The European Commission is about to finalise a radical overhaul of EU hygiene legislation. It will require farmers, industry and retailers to operate stricter food safety controls.
The EU Commissioner for health and consumer protection, Mr David Byrne, confirmed yesterday that he had almost completed a text consolidating 17 separate food hygiene directives into one legislative text. This was one of the essential steps to restoring consumer confidence in European food, he said.
Mr Byrne told 600 representatives of the world's leading food retailers and suppliers, meeting in Dublin, that he expected the Commission to adopt his proposals this summer.
The reforms would have implications for everyone in the food sector. Producers will be required to adopt the kind of protocols already in place in many large companies.
"It will stretch good hygiene principles to all parts of the food chain, and good agricultural practices will be required at farm level to ensure foods are handled correctly during production," he told the annual congress of CIES, the members of which are responsible for some of the world's best-known food brands and supermarket groups and have a combined annual turnover of $2,800 billion.
The proposed European Food Agency (EFA) will network with food safety authorities in member-states. The heads of these authorities will form a consultative committee affiliated to the authority.
The EFA will also be responsible for implementing a revamped "rapid alert" system (including animal feed). This system, backed by electronic reporting of food safety problems and of environmental contamination, had been a powerful tool in consumer protection, Mr Byrne said.
The recent dispute between France and Britain over beef originated in the perception of divergent scientific opinion. With an EFA, potential for divergence would be minimised, "not because national governments will suddenly trust a body advising the Commission, but because the EFA will be at the centre of a network linking the best available science across the EU."
Following the most recent scientific advice to the Commission confirming that one of four growth hormones routinely given to US cattle was a "complete carcinogen", new legislation would set out motivation for the ban on US beef. He was confident that the new legislation would be "WTO-compatible".

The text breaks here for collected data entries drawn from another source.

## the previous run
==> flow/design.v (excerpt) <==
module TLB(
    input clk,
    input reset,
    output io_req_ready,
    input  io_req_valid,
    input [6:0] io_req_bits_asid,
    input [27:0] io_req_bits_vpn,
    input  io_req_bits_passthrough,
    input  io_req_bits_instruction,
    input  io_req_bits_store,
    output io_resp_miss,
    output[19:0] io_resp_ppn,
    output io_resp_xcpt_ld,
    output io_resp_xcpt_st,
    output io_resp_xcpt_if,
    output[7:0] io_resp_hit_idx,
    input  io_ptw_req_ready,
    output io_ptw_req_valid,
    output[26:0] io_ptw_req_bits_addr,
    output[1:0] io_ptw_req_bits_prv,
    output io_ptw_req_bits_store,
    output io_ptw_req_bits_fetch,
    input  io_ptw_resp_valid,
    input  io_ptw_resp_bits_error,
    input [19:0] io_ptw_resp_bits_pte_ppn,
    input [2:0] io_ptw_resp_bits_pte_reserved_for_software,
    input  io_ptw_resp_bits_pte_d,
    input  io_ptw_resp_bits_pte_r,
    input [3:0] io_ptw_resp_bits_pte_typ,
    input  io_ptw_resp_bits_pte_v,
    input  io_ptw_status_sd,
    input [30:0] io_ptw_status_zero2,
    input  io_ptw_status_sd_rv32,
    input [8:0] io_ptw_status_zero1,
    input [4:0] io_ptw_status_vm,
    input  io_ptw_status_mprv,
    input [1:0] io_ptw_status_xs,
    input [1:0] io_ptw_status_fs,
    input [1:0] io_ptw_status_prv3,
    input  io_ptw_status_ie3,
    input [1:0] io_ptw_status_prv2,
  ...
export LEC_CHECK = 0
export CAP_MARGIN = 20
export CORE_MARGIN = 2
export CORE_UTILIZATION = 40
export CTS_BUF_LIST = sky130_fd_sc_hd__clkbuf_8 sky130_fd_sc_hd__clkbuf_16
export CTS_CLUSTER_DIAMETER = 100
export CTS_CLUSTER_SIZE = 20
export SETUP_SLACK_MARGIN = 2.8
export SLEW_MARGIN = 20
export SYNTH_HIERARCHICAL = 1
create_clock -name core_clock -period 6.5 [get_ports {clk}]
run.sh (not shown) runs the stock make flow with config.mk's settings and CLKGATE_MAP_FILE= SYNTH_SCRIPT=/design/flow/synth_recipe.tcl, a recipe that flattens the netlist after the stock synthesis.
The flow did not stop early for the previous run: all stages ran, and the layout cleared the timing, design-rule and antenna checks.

However, he said, the food industry and trading countries could not move forward purely on the basis of sound science. They had to ensure consumer acceptance.
GMOs were a case in point. He believed it was not possible to secure acceptance of genetically modified foods without proper labelling.
This also served to illustrate how the EFA might operate. If it said GM foods were perfectly safe, it would then be up to the Commission, regulators and politicians to decide in what manner and form they should be authorised.